**WHAT YOU WILL DO**
Your task is to copy every line of the entries that contains "through".
────────
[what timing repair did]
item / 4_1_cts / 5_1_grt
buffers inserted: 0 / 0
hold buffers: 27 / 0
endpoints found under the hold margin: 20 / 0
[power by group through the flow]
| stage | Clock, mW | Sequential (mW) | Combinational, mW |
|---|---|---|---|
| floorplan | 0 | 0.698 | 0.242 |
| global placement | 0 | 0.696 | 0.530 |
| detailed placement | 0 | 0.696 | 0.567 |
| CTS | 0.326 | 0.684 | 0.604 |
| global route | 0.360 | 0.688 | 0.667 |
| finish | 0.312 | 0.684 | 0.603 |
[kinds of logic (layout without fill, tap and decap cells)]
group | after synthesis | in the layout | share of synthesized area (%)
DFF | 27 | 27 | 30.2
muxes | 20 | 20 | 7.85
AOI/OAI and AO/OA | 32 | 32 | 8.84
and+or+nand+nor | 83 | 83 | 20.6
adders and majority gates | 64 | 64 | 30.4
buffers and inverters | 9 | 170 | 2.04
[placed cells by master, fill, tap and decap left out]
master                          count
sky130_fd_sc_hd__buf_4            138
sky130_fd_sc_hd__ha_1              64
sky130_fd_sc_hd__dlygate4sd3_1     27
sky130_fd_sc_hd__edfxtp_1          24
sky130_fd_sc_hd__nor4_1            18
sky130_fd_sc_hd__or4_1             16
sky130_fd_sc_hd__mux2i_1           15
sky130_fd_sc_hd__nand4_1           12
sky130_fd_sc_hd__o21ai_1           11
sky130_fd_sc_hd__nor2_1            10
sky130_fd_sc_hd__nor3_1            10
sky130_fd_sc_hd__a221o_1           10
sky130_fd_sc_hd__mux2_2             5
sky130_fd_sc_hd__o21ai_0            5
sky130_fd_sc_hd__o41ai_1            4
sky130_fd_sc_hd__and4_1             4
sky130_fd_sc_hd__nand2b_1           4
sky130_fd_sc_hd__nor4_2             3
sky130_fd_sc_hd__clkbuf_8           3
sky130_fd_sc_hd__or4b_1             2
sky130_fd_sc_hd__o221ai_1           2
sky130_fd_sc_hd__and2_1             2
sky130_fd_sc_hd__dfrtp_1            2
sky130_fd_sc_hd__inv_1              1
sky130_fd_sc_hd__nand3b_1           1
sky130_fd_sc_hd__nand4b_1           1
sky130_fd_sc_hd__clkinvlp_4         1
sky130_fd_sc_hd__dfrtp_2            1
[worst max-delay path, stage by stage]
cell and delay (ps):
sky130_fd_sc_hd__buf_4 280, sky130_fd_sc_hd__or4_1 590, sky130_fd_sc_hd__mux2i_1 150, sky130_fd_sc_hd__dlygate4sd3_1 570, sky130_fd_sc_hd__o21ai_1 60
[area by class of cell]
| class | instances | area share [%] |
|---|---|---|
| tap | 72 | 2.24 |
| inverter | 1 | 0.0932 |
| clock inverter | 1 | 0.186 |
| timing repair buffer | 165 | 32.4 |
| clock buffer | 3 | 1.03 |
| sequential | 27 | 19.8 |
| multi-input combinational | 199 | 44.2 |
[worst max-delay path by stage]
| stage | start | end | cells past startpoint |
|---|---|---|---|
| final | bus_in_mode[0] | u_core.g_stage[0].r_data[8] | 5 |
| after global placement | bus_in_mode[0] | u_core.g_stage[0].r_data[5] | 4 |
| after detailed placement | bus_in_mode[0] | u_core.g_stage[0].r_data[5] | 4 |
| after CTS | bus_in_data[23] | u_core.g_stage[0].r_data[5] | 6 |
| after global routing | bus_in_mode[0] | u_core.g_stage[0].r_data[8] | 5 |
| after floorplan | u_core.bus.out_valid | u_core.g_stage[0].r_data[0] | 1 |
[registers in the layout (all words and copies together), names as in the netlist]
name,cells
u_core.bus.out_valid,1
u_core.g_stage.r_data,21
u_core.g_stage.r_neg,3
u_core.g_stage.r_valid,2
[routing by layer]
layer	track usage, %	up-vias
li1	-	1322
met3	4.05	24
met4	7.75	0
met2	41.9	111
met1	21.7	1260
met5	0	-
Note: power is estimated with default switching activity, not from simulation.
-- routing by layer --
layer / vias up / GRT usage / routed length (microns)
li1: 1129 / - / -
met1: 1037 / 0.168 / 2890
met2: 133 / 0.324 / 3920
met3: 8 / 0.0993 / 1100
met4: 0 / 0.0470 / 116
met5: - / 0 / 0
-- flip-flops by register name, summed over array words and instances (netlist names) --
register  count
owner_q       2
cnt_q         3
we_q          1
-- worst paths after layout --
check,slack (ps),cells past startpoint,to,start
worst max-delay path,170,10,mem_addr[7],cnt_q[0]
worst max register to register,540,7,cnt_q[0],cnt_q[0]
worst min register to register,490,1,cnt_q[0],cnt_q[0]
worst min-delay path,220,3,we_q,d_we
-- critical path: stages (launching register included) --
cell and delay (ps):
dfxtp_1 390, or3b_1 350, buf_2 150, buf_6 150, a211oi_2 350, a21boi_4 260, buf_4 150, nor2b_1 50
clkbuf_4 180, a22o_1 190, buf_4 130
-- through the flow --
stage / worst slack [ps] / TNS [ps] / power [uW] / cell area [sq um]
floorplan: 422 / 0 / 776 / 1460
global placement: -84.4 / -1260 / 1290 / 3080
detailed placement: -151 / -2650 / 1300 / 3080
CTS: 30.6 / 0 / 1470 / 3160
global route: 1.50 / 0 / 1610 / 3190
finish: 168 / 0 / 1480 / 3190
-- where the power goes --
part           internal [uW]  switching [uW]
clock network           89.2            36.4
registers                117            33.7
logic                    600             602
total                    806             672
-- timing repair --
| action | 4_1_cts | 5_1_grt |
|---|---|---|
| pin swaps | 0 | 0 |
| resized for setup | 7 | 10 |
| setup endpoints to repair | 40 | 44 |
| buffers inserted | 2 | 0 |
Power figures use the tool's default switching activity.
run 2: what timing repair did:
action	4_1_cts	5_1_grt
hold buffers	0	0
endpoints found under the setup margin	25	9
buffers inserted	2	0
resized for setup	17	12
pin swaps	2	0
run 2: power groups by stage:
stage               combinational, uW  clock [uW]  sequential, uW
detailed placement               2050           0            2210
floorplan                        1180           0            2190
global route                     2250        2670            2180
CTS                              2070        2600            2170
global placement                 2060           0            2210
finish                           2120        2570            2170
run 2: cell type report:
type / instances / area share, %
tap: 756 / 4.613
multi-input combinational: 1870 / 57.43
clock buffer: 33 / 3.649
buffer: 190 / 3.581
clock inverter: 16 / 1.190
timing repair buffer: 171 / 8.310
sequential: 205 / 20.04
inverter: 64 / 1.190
[config.mk]
export PLATFORM = sky130hd
export DESIGN_NAME = ofm_cmp_pipe
export DESIGN_NICKNAME = d
export VERILOG_FILES = /design/src/rtl/ofm_checker_pkg.sv /design/src/rtl/ofm_cmp_pipe.sv
export SDC_FILE = /design/constraint.sdc
export NUM_CORES = 1
export LEC_CHECK = 0
export CAP_MARGIN = 10
export CORE_MARGIN = 8
export CORE_UTILIZATION = 23
export DETAILED_ROUTE_END_ITERATION = 10
export PLACE_DENSITY = 0.58
export REMOVE_ABC_BUFFERS = 1
export SLEW_MARGIN = 20
export SYNTH_ARGS = -nofsm -noshare
export SYNTH_HDL_FRONTEND = slang
export SYNTH_SLANG_ARGS = --single-unit
export TNS_END_PERCENT = 20
[constraint.sdc]
create_clock -name clk -period 0.8 [get_ports clk]
set_input_delay 0.16 -clock clk [delete_from_list [all_inputs] [get_ports clk]]
set_output_delay 0.16 -clock clk [all_outputs]
set_load 0.01 [all_outputs]
[src/rtl/ofm_checker_pkg.sv]
// Shared definitions for the OFM self-check engine: state encoding, geometry
// helper, channel-index width and a saturating counter step.
package ofm_checker_pkg;

  typedef logic [1:0] state_t;

  localparam state_t ST_IDLE  = 2'd0;
  localparam state_t ST_READ  = 2'd1;
  localparam state_t ST_DRAIN = 2'd2;
  localparam state_t ST_DONE  = 2'd3;

  localparam int CHAN_WIDTH = 8;

  function automatic int ofm_words(input int ofm_size, input int no_filter);
    return ofm_size * ofm_size * no_filter;
  endfunction

  function automatic logic [31:0] sat_inc(input logic [31:0] value,
                                          input logic [31:0] max_value);
    return (value >= max_value) ? max_value : value + 32'd1;
  endfunction

endpackage

[src/rtl/ofm_cmp_pipe.sv]
// Tracks issued read addresses across the memory read latency and compares the
// two returning words with a signed tolerance; emits one registered verdict per cycle.
module ofm_cmp_pipe
  import ofm_checker_pkg::*;
#(
  parameter int DATA_WIDTH = 16,
  parameter int ADDR_WIDTH = 17,
  parameter int RD_LATENCY = 1,
  parameter int TOL        = 0
) (
  input  logic                  clk,
  input  logic                  rst,
  input  logic                  flush,
  input  logic                  issue_valid,
  input  logic [ADDR_WIDTH-1:0] issue_addr,
  input  logic [CHAN_WIDTH-1:0] issue_chan,
  input  logic [DATA_WIDTH-1:0] rtl_data,
  input  logic [DATA_WIDTH-1:0] gld_data,
  output logic                  pending,
  output logic                  res_valid,
  output logic                  res_mismatch,
  output logic [ADDR_WIDTH-1:0] res_addr,
  output logic [CHAN_WIDTH-1:0] res_chan,
  output logic [DATA_WIDTH-1:0] res_rtl,
  output logic [DATA_WIDTH-1:0] res_gld
);

  localparam logic [DATA_WIDTH:0] TOL_V = (DATA_WIDTH+1)'(TOL);

  logic [RD_LATENCY-1:0] tag_valid;
  logic [ADDR_WIDTH-1:0] tag_addr [RD_LATENCY];
  logic [CHAN_WIDTH-1:0] tag_chan [RD_LATENCY];

  logic signed [DATA_WIDTH:0] diff;
  logic        [DATA_WIDTH:0] diff_mag;
  logic                       mismatch;

  // One extra bit keeps rtl - gld exact, so 7FFF vs 8000 cannot wrap to a small value.
  assign diff     = $signed({rtl_data[DATA_WIDTH-1], rtl_data})
                  - $signed({gld_data[DATA_WIDTH-1], gld_data});
  assign diff_mag = diff[DATA_WIDTH] ? $unsigned(-diff) : $unsigned(diff);
  assign mismatch = diff_mag > TOL_V;
  assign pending  = |tag_valid;

  // NOTE: state registers use non-blocking assignments so every stage samples pre-edge values.
  always_ff @(posedge clk or posedge rst) begin
    if (rst) begin
      tag_valid    <= '0;
      res_valid    <= 1'b0;
      res_mismatch <= 1'b0;
    end else if (flush) begin
      tag_valid    <= '0;
      res_valid    <= 1'b0;
      res_mismatch <= 1'b0;
    end else begin
      tag_valid[0] <= issue_valid;
      for (int i = 1; i < RD_LATENCY; i++) tag_valid[i] <= tag_valid[i-1];
      res_valid    <= tag_valid[RD_LATENCY-1];
      res_mismatch <= tag_valid[RD_LATENCY-1] & mismatch;
    end
  end

  // NOTE: payload registers have no reset; the valid bits alone decide whether they mean anything.
  always_ff @(posedge clk) begin
    tag_addr[0] <= issue_addr;
    tag_chan[0] <= issue_chan;
    for (int i = 1; i < RD_LATENCY; i++) begin
      tag_addr[i] <= tag_addr[i-1];
      tag_chan[i] <= tag_chan[i-1];
    end
    res_addr <= tag_addr[RD_LATENCY-1];
    res_chan <= tag_chan[RD_LATENCY-1];
    res_rtl  <= rtl_data;
    res_gld  <= gld_data;
  end

endmodule

==> reports/qor.yml, run 1 <==
finalCriticalPeriod_ns: 2.840
status: "finished with violations"
num-fill-cells: 1298
cts.sinks: 85
clkTransAtPathRegs_ns: 0.06
setup_viol: 61
fin_area_mm2: 0.006017
post_dp_cell_area_mm2: 0.005171
switching_share_pct: 28.93
wl_per_cell_um: 13.49
crit_path_end_kind: "flip-flop"
yosys.area.top_type: "dfxtp_1"
yosysMostFrequentCell: "dfxtp_1"
worstPathArrival_ns: 3.07
area_growth_pct: 89.33
core_region_area_mm2: 0.01367
die-height_um: 133.6
max-slew-margin-rel_pct: 70.49
cp.required_ns: 1.03
cts_root_buf: "clkbuf_16"
grt_pass1_vias: 3281
seq_area_frac_synth_pct: 54.02
ir_worst_vdd_v: 0.0009976
cts_tree: "done"
initial_core_util_pct: 23.26
ys_warn_count: 0
viasPerCell: 4.323
grt_usage_pct: 10.72
crit_chain: "buf_6 > ha_4 > fa_2 > nand2b_4 > a21bo_4 > and4_4 > a211oi_4 > nand3_2 > or4_4 > or3_4 > a2bb2oi_2 > o221ai_2 > o31a_1"
critPathBufInv: 1
crit_type: "input pin to flip-flop"
synth_ff_type: "dfxtp_1"
holdWs_ns: -0.07922
synthTopCellsByArea: "dfxtp_1 (52%), ha_1 (6.3%), inv_1 (3.0%)"
crit_family: "simple AND/OR/NAND/NOR gates"
drive_above_1_share_pct: 52.80
critPathSlowestCell: "or4_4"
finalHoldViolCount: 1
timing.final.crit_share_pct: 355.0
power.leakage_nw: 2.600
tns_ns: -10.12
ant_nets: 0
n_antenna_cell: 0
insertion_delay_ns: 0.34
synth_edf_count: 0
cp_slowest_stage_delay_ns: 0.54
start_kind: "input pin"
grt_util_met2_pct: 18.40
cts_made_buffers: 9
crit_fanout: 4
route.detailed.drc: 0
power_w: 0.01196
overflow: 0
power.internal_w: 0.008501
skew_ns: 0.002491
power_frac_seq_pct: 37.9
violations: "hold timing, setup timing"
max_freq_ghz: 0.3522
drt-pass1-iter-count: 4
die_x_um: 133.6
drtIter0Drc: 75
maxCapViolations: 0
grt_antenna_before_repair: 0
synthArstFlopShare_pct: 3.529
cts_htree_levels: 3
ios: 121
power_frac_comb_pct: 27.8
avgSynthCellArea_um2: 10.56
top_usage_layer: "met2"
setup_ws_ns: -2.040
worst_hold_path_type: "input pin to flip-flop"
p_per_area_mw_per_mm2: 1988
power.switching_w: 0.003460
grt_max_degree: 19
yosys_register_bits: 85
synth_commonest_cells: "dfxtp_1 (82), inv_1 (25), nor2_1 (23), ha_1 (16), a21oi_1 (15)"
rsz0062_at_grt: "yes"
grt_use_met1_pct: 11.55
ys_types: 65
gp_congestion: 0.8543
rows: 43
vias: 3095
synth_top_cell_area_share_pct: 51.65
clk_path_buf_depth: 2
tightest_slew_ns: 0.4315
clock_power_share_pct: 34.3
drv_slew: 0
synth_area_mm2: 0.003178
hpwl_mm: 7.305
grt_pass1_wl_mm: 15.40
grt.met3_usage_pct: 4.819
fin_nets: 609
fp.dieArea_mm2: 0.01784
syn_inst: 301
portBuffers: 120
drt_wl_total_mm: 9.658
## logic make-up after synthesis
group | share of synthesized area [%]
buffers and inverters | 4.016
adders and majority gates | 6.929
and+or+nand+nor | 14.21
DFF | 54.02
xor gates and xnor gates | 2.480
muxes | 0.3150
AOI/OAI and AO/OA | 18.03
## power groups by stage
stage	clock network [W]	logic, W	registers [W]
after detailed placement	0	0.00271	0.00461
after global placement	0	0.00266	0.00460
after global routing	0.00450	0.00361	0.00455
final	0.00411	0.00333	0.00453
after CTS	0.00428	0.00300	0.00452
after floorplan	0	0.00109	0.00469
## metrics by stage
step	cells	utilization (%)	setup slack, ns	hold WS [ns]
2_1_floorplan	295	-	-2.382	-0.08636
3_3_place_gp	675	37.84	-2.956	0.3104
3_5_place_dp	675	37.84	-3.064	0.3121
4_1_cts	701	41.29	-2.096	-0.09631
5_1_grt	716	44.03	-2.122	-0.09986
6_report	716	44.03	-2.040	-0.07922
## final timing paths
check	slack (ns)	depth (start not counted)	end	startpoint
max	-2.04	13	res_mismatch$_DFF_PP0_	gld_data[0]
min	-0.08	1	res_rtl[0]$_DFF_P_	rtl_data[0]
max reg2reg	-0.03	2	res_mismatch$_DFF_PP0_	pending$_DFF_PP0_
min reg2reg	0.33	0	res_addr[15]$_DFF_P_	tag_addr[0][15]$_DFF_P_
max in group asynchronous	0.10	3	res_valid$_DFF_PP0_	rst
min in group asynchronous	0.56	3	pending$_DFF_PP0_	rst
## routing by layer
layer  up-vias  share of wire, %
met5         -                 0
met4         0               1.5
met3        15               6.8
met2       102                48
met1      1431                43
li1       1547                 -
## timing repair
action | 4_1_cts | 5_1_grt
cloned | 0 | 0
buffers inserted | 8 | 3
pin swaps | 38 | 32
hold buffers | 2 | 12
setup endpoints to repair | 61 | 61
hold endpoints to repair | 5 | 13
gates resized for setup | 357 | 87
## worst reg2reg max path, cell delays in order (launching register included)
cell and delay (ns):
dfrtp_1 0.34, nor2b_1 0.25, o31a_1 0.18
## registers in the layout, summed over array words and instances, names as in the netlist
register,cells
res_addr,17
tag_addr,17
res_gld,16
res_rtl,16
res_chan,8
tag_chan,8
pending,1
res_mismatch,1
res_valid,1
## cells in the final DEF (no fill, tap or decap), types with 4 or more instances in the layout
cell	instances
a21oi_1	8
a21oi_2	5
buf_2	41
buf_4	85
buf_6	29
clkbuf_16	9
clkbuf_2	10
clkdlybuf4s50_1	40
dfxtp_1	62
dfxtp_2	20
dlygate4sd2_1	4
dlygate4sd3_1	14
ha_1	5
ha_4	10
inv_1	16
inv_2	8
nand2_1	12
nand3_1	4
nor2_1	19
nor2b_1	4
nor3_1	5
o21ai_0	6
o21ai_1	4
xnor2_1	4
xor2_2	4
## cell type report
cell class	instances	area, µm²	area share, %
tap	180	225.2	3.743
clock inverter	7	76.32	1.268
inverter	25	96.34	1.601
clock buffer	9	225.2	3.743
sequential	85	1742	28.95
timing repair buffer	225	1821	30.26
multi-input combinational	185	1832	30.44
Power figures use the tool's default switching activity.
==> run 2, diff against run 1 <==
- SLEW_MARGIN: 20 -> 25
==> results of run 2 <==
Final layout, timing and power as in run 1 (identical DEF).
==> RTL edit 1 (settings of run 1) <==
`DATA_WIDTH`: 16 -> 24.
--- a/src/rtl/ofm_cmp_pipe.sv
+++ b/src/rtl/ofm_cmp_pipe.sv
@@ -3,7 +3,7 @@
 module ofm_cmp_pipe
   import ofm_checker_pkg::*;
 #(
-  parameter int DATA_WIDTH = 16,
+  parameter int DATA_WIDTH = 24,
   parameter int ADDR_WIDTH = 17,
   parameter int RD_LATENCY = 1,
   parameter int TOL        = 0
Ports: changed (resized gld_data, res_gld, res_rtl and rtl_data); port bits go from 121 to 153. No check against the original RTL was run, so the function may have changed too.
==> RTL edit 1 against run 1 <==
The run ends with negative setup slack left; synthesized area rose by 36%; sequential cell count rose by 16; clock skew rose by 1.6 ps; first-iteration DRC count rose to 2.8 times the old value; final area rose by 41%; setup slack got worse by 220 ps; clock power rose by 8.8%; core utilization rose by 1.5 points; power rose by 28%; sequential power rose by 19%; sequential share of layout area fell by 4.4 points; via count rose by 50%; routed wire length rose by 61%; synthesized cell count rose by 49%; critical endpoint unchanged; largest cell class unchanged.
`src/rtl/mul_div_scheduler.sv`:
```
// Multiply/divide sequencer for the EX stage: issues one request to the pipelined
// multiplier or the iterative divider and holds the HI/LO result until EX consumes it.
module mul_div_scheduler #(
    parameter int unsigned CPU_DATA_WIDTH   = 32,
    parameter int unsigned MULTIPLY_LATENCY = 2
) (
    input  logic                          clock,
    input  logic                          reset,
    input  logic                          flush,

    input  logic                          request_valid,
    output logic                          request_ready,
    input  logic                          request_is_divide,
    input  logic                          request_signed,
    input  logic [CPU_DATA_WIDTH-1:0]     source1,
    input  logic [CPU_DATA_WIDTH-1:0]     source2,

    output logic                          multiplier_valid,
    output logic                          multiplier_signed,
    output logic [CPU_DATA_WIDTH-1:0]     multiplier_source1,
    output logic [CPU_DATA_WIDTH-1:0]     multiplier_source2,
    input  logic [2*CPU_DATA_WIDTH-1:0]   multiplier_result,

    output logic                          divider_valid,
    input  logic                          divider_ready,
    output logic                          divider_signed,
    output logic [CPU_DATA_WIDTH-1:0]     divider_dividend,
    output logic [CPU_DATA_WIDTH-1:0]     divider_divisor,
    output logic                          divider_abort,
    input  logic                          divider_result_valid,
    input  logic [CPU_DATA_WIDTH-1:0]     divider_quotient,
    input  logic [CPU_DATA_WIDTH-1:0]     divider_remainder,

    output logic                          result_valid,
    input  logic                          result_ready,
    output logic [CPU_DATA_WIDTH-1:0]     result_high,
    output logic [CPU_DATA_WIDTH-1:0]     result_low,
    output logic                          busy
);

    localparam int unsigned W = CPU_DATA_WIDTH;
    localparam logic [2:0] LatencyCount = 3'(MULTIPLY_LATENCY);

    typedef enum logic [2:0] {
        StIdle,
        StMulWait,
        StDivIssue,
        StDivWait,
        StResult
    } state_e;

    state_e         state_q, state_d;
    logic [2:0]     count_q, count_d;
    logic           div_signed_q, div_signed_d;
    logic [W-1:0]   dividend_q, dividend_d;
    logic [W-1:0]   divisor_q, divisor_d;
    logic [W-1:0]   high_q, high_d;
    logic [W-1:0]   low_q, low_d;

    logic           accept;
    logic           accept_mul;

    // Gating with reset keeps every output at zero while reset is held.
    assign request_ready = (state_q == StIdle) & ~flush & ~reset;
    assign accept        = request_valid & request_ready;
    assign accept_mul    = accept & ~request_is_divide;

    assign multiplier_valid   = accept_mul;
    assign multiplier_signed  = accept_mul & request_signed;
    assign multiplier_source1 = accept_mul ? source1 : '0;
    assign multiplier_source2 = accept_mul ? source2 : '0;

    assign divider_signed   = div_signed_q;
    assign divider_dividend = dividend_q;
    assign divider_divisor  = divisor_q;

    assign result_valid = (state_q == StResult);
    assign result_high  = high_q;
    assign result_low   = low_q;
    assign busy         = (state_q != StIdle);

    always_comb begin
        state_d       = state_q;
        count_d       = count_q;
        div_signed_d  = div_signed_q;
        dividend_d    = dividend_q;
        divisor_d     = divisor_q;
        high_d        = high_q;
        low_d         = low_q;
        divider_valid = 1'b0;
        divider_abort = 1'b0;

        if (flush) begin
            // Flush drops everything in flight; the divider is told to forget its operands.
            state_d       = StIdle;
            divider_abort = (state_q == StDivIssue) || (state_q == StDivWait);
        end else begin
            unique case (state_q)
                StIdle: begin
                    if (accept) begin
                        if (!request_is_divide) begin
                            state_d = StMulWait;
                            count_d = 3'd1;
                        end else if (source2 == '0) begin
                            // Divide by zero never reaches the divider.
                            state_d = StResult;
                            high_d  = source1;
                            low_d   = '1;
                        end else begin
                            state_d      = StDivIssue;
                            div_signed_d = request_signed;
                            dividend_d   = source1;
                            divisor_d    = source2;
                        end
                    end
                end
                StMulWait: begin
                    if (count_q == LatencyCount) begin
                        state_d = StResult;
                        high_d  = multiplier_result[2*W-1:W];
                        low_d   = multiplier_result[W-1:0];
                    end else begin
                        count_d = count_q + 3'd1;
                    end
                end
                StDivIssue: begin
                    divider_valid = 1'b1;
                    if (divider_ready) begin
                        state_d = StDivWait;
                    end
                end
                StDivWait: begin
                    if (divider_result_valid) begin
                        state_d = StResult;
                        high_d  = divider_remainder;
                        low_d   = divider_quotient;
                    end
                end
                StResult: begin
                    if (result_ready) begin
                        state_d = StIdle;
                    end
                end
                default: state_d = StIdle;
            endcase
        end
    end

    always_ff @(posedge clock or posedge reset) begin
        if (reset) begin
            state_q      <= StIdle;
            count_q      <= 3'd0;
            div_signed_q <= 1'b0;
            dividend_q   <= '0;
            divisor_q    <= '0;
            high_q       <= '0;
            low_q        <= '0;
        end else begin
            state_q      <= state_d;
            count_q      <= count_d;
            div_signed_q <= div_signed_d;
            dividend_q   <= dividend_d;
            divisor_q    <= divisor_d;
            high_q       <= high_d;
            low_q        <= low_d;
        end
    end

endmodule

```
────────
**RESPONSE AREA**
[power by group through the flow]
-- through the flow --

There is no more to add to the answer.